If your are not using called SNVs from nanopore data, and they come from, for
example, short-read sequencing, we recommend using -mbq 0 in the above code.

You can select 3 output options:

***bam***: output phased bam files

***methylcall***: this will output phased methylation call (MethylCall.tsv, read level data) and methylation frequency files (MethylFrequency.tsv, Aggregated methylations for each region. These files can be used to detect differentially methylated regions between haplotype using *dma* module.). The headers for methylation call files are as follow:

| **Shorten**   | **Description** |
| ------------: | ----------------------------------------------------------------- |
| chromosome    | Chromosome name.                                                  |
| start         | Zero-Based start position of CpG.                                 |
| end           | Zero-Based end position of CpG.                                   |
| strand        | Strand.                                                           |
| read_name     | Read ID.                                                          |
| log_lik_ratio | llr from nanopolish given to each CpG as being methylated or not. |

The headers for methylation frequency files are as follow:

| **Shorten**   | **Description** |
| ------------: | ---------------------------------------------------- |
| chromosome    | Chromosome name.                                     |
| start         | Zero-Based start position of CpG.                    |
| end           | Zero-Based end position of CpG.                      |
| strand        | Strand.                                              |
| NumOfAllCalls | Number of all called CpGs.                           |
| NumOfModCalls | Number of all CpGs that called as methylated.        |
| MethylFreq    | Methylation frequency (NumOfModCalls/NumOfAllCalls). |

***bam2bis***: output mock whole-genome bisulfite converted bam files which can be visualized in IGV.

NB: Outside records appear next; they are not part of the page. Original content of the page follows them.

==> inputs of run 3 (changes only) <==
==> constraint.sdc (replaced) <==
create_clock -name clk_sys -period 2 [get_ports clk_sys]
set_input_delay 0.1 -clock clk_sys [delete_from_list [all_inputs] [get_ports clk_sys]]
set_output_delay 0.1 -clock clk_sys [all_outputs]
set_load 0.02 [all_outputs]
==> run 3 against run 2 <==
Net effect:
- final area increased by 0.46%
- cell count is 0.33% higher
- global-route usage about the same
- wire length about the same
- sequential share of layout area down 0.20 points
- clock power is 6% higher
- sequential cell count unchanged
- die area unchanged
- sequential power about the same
$ cat src/rtl/fmac_pkg.sv
// fmac_pkg: constants and types of the flash plane and mode access control
// assumes a 20 MHz system clock and a 32-bit APB register port
package fmac_pkg;
  localparam int ADDR_W = 19;
  localparam int PADDR_W = 8;
  localparam int BAUD_W = 16;
  // register offsets (byte addresses)
  localparam logic [7:0] OFS_CTRL = 8'h00;
  localparam logic [7:0] OFS_PLANE = 8'h04;
  localparam logic [7:0] OFS_KEY = 8'h08;
  localparam logic [7:0] OFS_CODE = 8'h0c;
  localparam logic [7:0] OFS_STATUS = 8'h10;
  localparam logic [7:0] OFS_BAUD = 8'h14;
  // field positions
  localparam int CTRL_PGM_EN_BIT = 0;
  localparam int CTRL_VEC_DONE_BIT = 1;
  localparam int CODE_DL_BIT = 0;
  localparam int CODE_FWE_BIT = 1;
  localparam int STAT_MODE_LSB = 0;
  localparam int STAT_PHASE_LSB = 4;
  localparam int STAT_SETTLE_BIT = 8;
  // reset values and key values
  localparam logic [7:0] KEY_RESET = 8'h00;
  localparam logic [7:0] KEY_PROG = 8'ha5;
  localparam logic [7:0] KEY_DL = 8'h5a;
  // plane geometry and erase block layout
  localparam logic [ADDR_W-1:0] UB_SIZE = 19'h02000;
  localparam logic [ADDR_W-1:0] SMALL_END = 19'h08000;
  localparam logic [ADDR_W-1:0] MID_END = 19'h10000;
  localparam logic [3:0] BLK_MID = 4'h8;
  // mode pin codes sampled at reset
  localparam logic [2:0] MP_ROM_OFF = 3'h0;
  localparam logic [2:0] MP_BOOT = 3'h1;
  localparam logic [2:0] MP_USER_BOOT = 3'h2;
  localparam logic [2:0] MP_PROM = 3'h3;
  // access kinds
  localparam logic [1:0] KIND_READ = 2'h0;
  localparam logic [1:0] KIND_PROG = 2'h1;
  localparam logic [1:0] KIND_ERASE_BLK = 2'h2;
  localparam logic [1:0] KIND_ERASE_ALL = 2'h3;
  // vector fetch sources
  localparam logic [1:0] VEC_USER = 2'h0;
  localparam logic [1:0] VEC_UBOOT = 2'h1;
  localparam logic [1:0] VEC_EMB = 2'h2;
  localparam logic [1:0] VEC_NONE = 2'h3;
  // timing
  localparam int CLK_MHZ = 20;
  localparam int SETTLE_US = 100;
  localparam int SETTLE_CYC = SETTLE_US * CLK_MHZ;
  localparam int SETTLE_W = 12;
  localparam int BAUD_BITS = 9;
  typedef enum logic [2:0] {
    FM_ROM_OFF = 3'h0, FM_USER = 3'h1, FM_USER_PROG = 3'h3,
    FM_USER_BOOT = 3'h2, FM_BOOT = 3'h6, FM_PROM = 3'h7
  } fmac_mode_t;
  typedef enum logic [1:0] {
    PH_STRAP = 2'b00, PH_VECTOR = 2'b01, PH_RUN = 2'b11, PH_ERASE = 2'b10
  } fmac_phase_t;
  typedef enum logic [1:0] {
    AB_IDLE = 2'b00, AB_COUNT = 2'b01, AB_LOCK = 2'b11
  } fmac_baud_t;
endpackage
==> src/logic/lp_timer_pkg.sv <==
// Purpose: Constants and types shared by the low-power one-shot down timer.
// Assumes: 25 MHz system clock; APB register bus with 32-bit data.
// Notes: The rules below carry no tags; code does not name them.
// Function
// - Sixteen-bit one-shot down counter on keep-alive ticks.
// - Underflow sets sticky flag and stops counting.
// - Top timer status bit follows underflow flag.
// - Interrupt pin asserts only when timer enabled; code asserts it for any enabled set status bit, even with enable clear.
// - Reset bit copies reload value into counter.
// - Enable set: decrement once every millisecond.
// - Count until underflow or software disable.
// - Underflow only on zero to all-ones step.
// - Clearing enable freezes the counter value.
// - Count register reads return live count.
// - Re-enable resumes from frozen count, no reload.
// - Stop-after-wrap disables first, then sets flag.
// - One write of enable, reset, wrap starts.
// - Interrupt pin is open-drain, active low.
`default_nettype none

package lp_timer_pkg;

   // Clock rates and periods in their own units
   localparam int SYS_FREQ_HZ = 25000000;
   localparam int KA_FREQ_HZ = 20000;
   localparam int TICK_PERIOD_US = 1000;
   localparam int KA_CYCLES = SYS_FREQ_HZ / KA_FREQ_HZ;
   localparam int KA_PER_MS = (KA_FREQ_HZ * TICK_PERIOD_US) / 1000000;

   // Register byte offsets
   localparam logic [7:0] OFS_CTRL = 8'h00;
   localparam logic [7:0] OFS_RELOAD = 8'h04;
   localparam logic [7:0] OFS_COUNT = 8'h08;
   localparam logic [7:0] OFS_EVENT = 8'h0c;
   localparam logic [7:0] OFS_IRQ_STS = 8'h10;
   localparam logic [7:0] OFS_IRQ_EN = 8'h14;

   // Field positions
   localparam int CTL_EN_BIT = 0;
   localparam int CTL_LOAD_BIT = 1;
   localparam int CTL_SAW_BIT = 2;
   localparam int EVT_UFLOW_BIT = 0;
   localparam int IRQ_TIMER_BIT = 0;
   localparam int IRQ_DONE_BIT = 1;

   // Values after reset and count limits
   localparam logic [15:0] RELOAD_RST = 16'h0000;
   localparam logic [15:0] COUNT_RST = 16'h0000;
   localparam logic [15:0] COUNT_ZERO = 16'h0000;
   localparam logic [15:0] COUNT_MAX = 16'hffff;
   localparam logic [1:0] IRQ_EN_RST = 2'h0;
   localparam logic [31:0] RDATA_RST = 32'h0000_0000;

   typedef enum {ST_ARMED, ST_EXPIRED, ST_DISABLING} tmr_state_t;

   function automatic logic is_mapped(input logic [7:0] a);
      is_mapped = (a == OFS_CTRL) || (a == OFS_RELOAD) || (a == OFS_COUNT) ||
                  (a == OFS_EVENT) || (a == OFS_IRQ_STS) || (a == OFS_IRQ_EN);
   endfunction

endpackage

`default_nettype wire

==> src/logic/low_power_oneshot_down_timer.sv <==
// Purpose: One-shot millisecond down timer with APB registers and open-drain irq.
// Assumes: APB master keeps request stable through access; zero wait states.
// Notes: The count is live; reading it while enabled may catch a step.
`timescale 1ns/10ps
`default_nettype none

module low_power_oneshot_down_timer
   import lp_timer_pkg::*;
#(
   parameter int KA_DIV = KA_CYCLES,
   parameter int KA_MS = KA_PER_MS
) (
   // Clock and reset
   input wire logic sys_clk_i,
   input wire logic reset_i,
   // APB slave
   input wire logic psel_i,
   input wire logic penable_i,
   input wire logic pwrite_i,
   input wire logic [7:0] paddr_i,
   input wire logic [31:0] pwdata_i,
   output logic [31:0] prdata_o,
   output logic pready_o,
   output logic pslverr_o,
   // Open-drain interrupt pin
   output logic irq_n_out_o,
   output logic irq_n_oe_o
);

   tmr_state_t state_reg, state_next;
   logic enable_reg, enable_next;
   logic saw_reg, saw_next;
   logic [15:0] reload_reg, reload_next;
   logic uflow_reg, uflow_next;
   logic done_reg, done_next;
   logic [1:0] irq_en_reg, irq_en_next;
   logic [31:0] prdata_reg, prdata_next;
   logic irq_reg, irq_next;

   logic ka_tick, ms_tick;
   logic [15:0] count_w;
   logic wrap_w;
   logic step_w;
   logic load_pulse;
   logic acc_wr, acc_rd, setup_rd;
   logic ctl_wr, reload_wr, evt_wr, irq_en_wr, sts_rd;
   logic uflow_set, done_set;
   logic [1:0] top_irq_status;

   lp_tick_gen #(
      .KA_DIV(KA_DIV),
      .KA_MS(KA_MS)
   ) i_lp_tick_gen (
      .sys_clk_i(sys_clk_i),
      .reset_i(reset_i),
      .ka_tick_o(ka_tick),
      .ms_tick_o(ms_tick)
   );

   lp_down_counter i_lp_down_counter (
      .sys_clk_i(sys_clk_i),
      .reset_i(reset_i),
      .load_i(load_pulse),
      .load_val_i(reload_reg),
      .step_i(step_w),
      .count_o(count_w),
      .wrap_o(wrap_w)
   );

   // Bus decode
   always_comb begin
      acc_wr = psel_i && penable_i && pwrite_i;
      acc_rd = psel_i && penable_i && !pwrite_i;
      setup_rd = psel_i && !penable_i && !pwrite_i;
      ctl_wr = acc_wr && (paddr_i == OFS_CTRL);
      reload_wr = acc_wr && (paddr_i == OFS_RELOAD);
      evt_wr = acc_wr && (paddr_i == OFS_EVENT);
      irq_en_wr = acc_wr && (paddr_i == OFS_IRQ_EN);
      sts_rd = acc_rd && (paddr_i == OFS_IRQ_STS);
   end

   // Reset bit acts only on the write; it is not stored
   assign load_pulse = ctl_wr && pwdata_i[CTL_LOAD_BIT];
   // Only an armed, enabled timer steps on the millisecond tick
   assign step_w = ms_tick && enable_reg && (state_reg == ST_ARMED);

   // Control and sequencing
   always_comb begin
      enable_next = enable_reg;
      saw_next = saw_reg;
      state_next = state_reg;
      reload_next = reload_reg;
      irq_en_next = irq_en_reg;
      if (ctl_wr) begin
         enable_next = pwdata_i[CTL_EN_BIT];
         saw_next = pwdata_i[CTL_SAW_BIT];
      end else if (wrap_w && saw_reg) begin
         enable_next = 1'b0;
      end
      if (reload_wr) begin
         reload_next = pwdata_i[15:0];
      end
      if (irq_en_wr) begin
         irq_en_next = pwdata_i[1:0];
      end
      if (load_pulse) begin
         state_next = ST_ARMED;
      end else begin
         unique case (state_reg)
            ST_ARMED: begin
               if (wrap_w) begin
                  state_next = saw_reg ? ST_DISABLING : ST_EXPIRED;
               end
            end
            ST_DISABLING: begin
               state_next = ST_EXPIRED;
            end
            ST_EXPIRED: begin
               state_next = ST_EXPIRED;
            end
         endcase
      end
   end

   // Flags: a set in the cycle of a clear wins
   always_comb begin
      // With stop-after-wrap the flag waits one cycle until enable is low
      uflow_set = (wrap_w && !saw_reg) || (state_reg == ST_DISABLING);
      done_set = (state_reg == ST_DISABLING);
      uflow_next = uflow_reg;
      if (evt_wr && pwdata_i[EVT_UFLOW_BIT]) begin
         uflow_next = 1'b0;
      end
      if (uflow_set) begin
         uflow_next = 1'b1;
      end
      done_next = done_reg;
      // Only bits that were returned to software are cleared by the read
      if (sts_rd && prdata_reg[IRQ_DONE_BIT]) begin
         done_next = 1'b0;
      end
      if (done_set) begin
         done_next = 1'b1;
      end
   end

   assign top_irq_status = {done_reg, uflow_reg};

   // Read data is captured in setup so it is stable for the access phase
   always_comb begin
      prdata_next = prdata_reg;
      if (setup_rd) begin
         prdata_next = 32'h0000_0000;
         unique case (paddr_i)
            OFS_CTRL: begin
               prdata_next[CTL_EN_BIT] = enable_reg;
               prdata_next[CTL_SAW_BIT] = saw_reg;
            end
            OFS_RELOAD: begin
               prdata_next[15:0] = reload_reg;
            end
            OFS_COUNT: begin
               prdata_next[15:0] = count_w;
            end
            OFS_EVENT: begin
               prdata_next[EVT_UFLOW_BIT] = uflow_reg;
            end
            OFS_IRQ_STS: begin
               prdata_next[1:0] = top_irq_status;
            end
            OFS_IRQ_EN: begin
               prdata_next[1:0] = irq_en_reg;
            end
            default: begin
               prdata_next = 32'h0000_0000;
            end
         endcase
      end
   end

   // Pin drives low while any enabled status bit is set
   assign irq_next = |(top_irq_status & irq_en_next & {done_next, uflow_next});

   always_ff @(posedge sys_clk_i or posedge reset_i) begin
      if (reset_i) begin
         state_reg <= ST_ARMED;
         enable_reg <= 1'b0;
         saw_reg <= 1'b0;
         uflow_reg <= 1'b0;
         done_reg <= 1'b0;
         reload_reg <= RELOAD_RST;
         irq_en_reg <= IRQ_EN_RST;
         prdata_reg <= RDATA_RST;
         irq_reg <= 1'b0;
      end else begin
         state_reg <= state_next;
         enable_reg <= enable_next;
         saw_reg <= saw_next;
         uflow_reg <= uflow_next;
         done_reg <= done_next;
         reload_reg <= reload_next;
         irq_en_reg <= irq_en_next;
         prdata_reg <= prdata_next;
         irq_reg <= irq_next;
      end
   end

   // Outputs
   assign prdata_o = prdata_reg;
   assign pready_o = 1'b1;
   assign pslverr_o = psel_i && penable_i && !is_mapped(paddr_i);
   assign irq_n_out_o = 1'b0;
   assign irq_n_oe_o = irq_reg;

   // Cycles since the last millisecond tick; read only by the step-rate check below
   logic [15:0] ms_gap_reg, ms_gap_next;
   logic ms_seen_reg, ms_seen_next;

   always_comb begin
      ms_gap_next = ms_gap_reg + 16'h0001;
      ms_seen_next = ms_seen_reg;
      if (ms_tick) begin
         ms_gap_next = 16'h0000;
         ms_seen_next = 1'b1;
      end
   end

   always_ff @(posedge sys_clk_i or posedge reset_i) begin
      if (reset_i) begin
         ms_gap_reg <= 16'h0000;
         ms_seen_reg <= 1'b0;
      end else begin
         ms_gap_reg <= ms_gap_next;
         ms_seen_reg <= ms_seen_next;
      end
   end
endmodule // low_power_oneshot_down_timer

`default_nettype wire

==> src/logic/lp_down_counter.sv <==
// Purpose: Sixteen-bit down counter with load priority and wrap detect.
// Assumes: Load and step come from logic on the same clock.
// Notes: Wrap is combinational so the owner can act in the same cycle.
`timescale 1ns/10ps
`default_nettype none

module lp_down_counter
   import lp_timer_pkg::*;
(
   // Clock and reset
   input wire logic sys_clk_i,
   input wire logic reset_i,
   // Control
   input wire logic load_i,
   input wire logic [15:0] load_val_i,
   input wire logic step_i,
   // Status
   output logic [15:0] count_o,
   output logic wrap_o
);

   logic [15:0] count_reg, count_next;

   always_comb begin
      count_next = count_reg;
      if (load_i) begin
         count_next = load_val_i;
      end else if (step_i) begin
         count_next = count_reg - 16'h0001;
      end
   end

   always_ff @(posedge sys_clk_i or posedge reset_i) begin
      if (reset_i) begin
         count_reg <= COUNT_RST;
      end else begin
         count_reg <= count_next;
      end
   end

   assign count_o = count_reg;
   // Underflow is the step out of zero; a load in the same cycle cancels it
   assign wrap_o = step_i && !load_i && (count_reg == COUNT_ZERO);
endmodule // lp_down_counter

`default_nettype wire

==> src/logic/lp_tick_gen.sv <==
// Purpose: Keep-alive 20 kHz tick and 1 ms tick from the system clock.
// Assumes: Both dividers are at least one.
// Notes: Ticks are one-cycle pulses; the divider runs free from reset.
`timescale 1ns/10ps
`default_nettype none

module lp_tick_gen
   import lp_timer_pkg::*;
#(
   parameter int KA_DIV = KA_CYCLES,
   parameter int KA_MS = KA_PER_MS
) (
   // Clock and reset
   input wire logic sys_clk_i,
   input wire logic reset_i,
   // Ticks
   output logic ka_tick_o,
   output logic ms_tick_o
);

   logic [15:0] ka_cnt_reg, ka_cnt_next;
   logic [7:0] ms_cnt_reg, ms_cnt_next;
   logic ka_wrap, ms_wrap;

   always_comb begin
      ka_wrap = (ka_cnt_reg == 16'(KA_DIV - 1));
      ms_wrap = ka_wrap && (ms_cnt_reg == 8'(KA_MS - 1));
      ka_cnt_next = ka_wrap ? 16'h0000 : ka_cnt_reg + 16'h0001;
      ms_cnt_next = ms_cnt_reg;
      if (ms_wrap) begin
         ms_cnt_next = 8'h00;
      end else if (ka_wrap) begin
         ms_cnt_next = ms_cnt_reg + 8'h01;
      end
   end

   always_ff @(posedge sys_clk_i or posedge reset_i) begin
      if (reset_i) begin
         ka_cnt_reg <= 16'h0000;
         ms_cnt_reg <= 8'h00;
      end else begin
         ka_cnt_reg <= ka_cnt_next;
         ms_cnt_reg <= ms_cnt_next;
      end
   end

   assign ka_tick_o = ka_wrap;
   assign ms_tick_o = ms_wrap;
endmodule // lp_tick_gen

`default_nettype wire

### 3-4 Differential Methylation Analysis:

```
nanomethphase dma -c 1,2,4,5,7 -ca <path to methylation frequency for haplotype1> -co <path to methylation frequency for haplotype2> -rs <path to executable Rscript> -o <output directory> -op <output Prefix>
```

We use [DSS](https://www.bioconductor.org/packages/release/bioc/html/DSS.html) R/Bioconductor package to call DMRs between haplotypes.
callDMR.txt is the main output you need that stores differentially methylated regions, callDML.txt is the output that stores differentialy methylated loci and DMLtest.txt is the output that stores statistical test results for all loci. For more documentation of output data refere to [DSS](https://www.bioconductor.org/packages/release/bioc/html/DSS.html) page.

To findout about different modules run:

`nanomethphase -h`

For a full list of options and help for each module run:

`nanomethphase <module> -h`

We have included an example data in the Example_Data folder which you can use for a quick detection of haplotype methylome on 1Mb of chr21.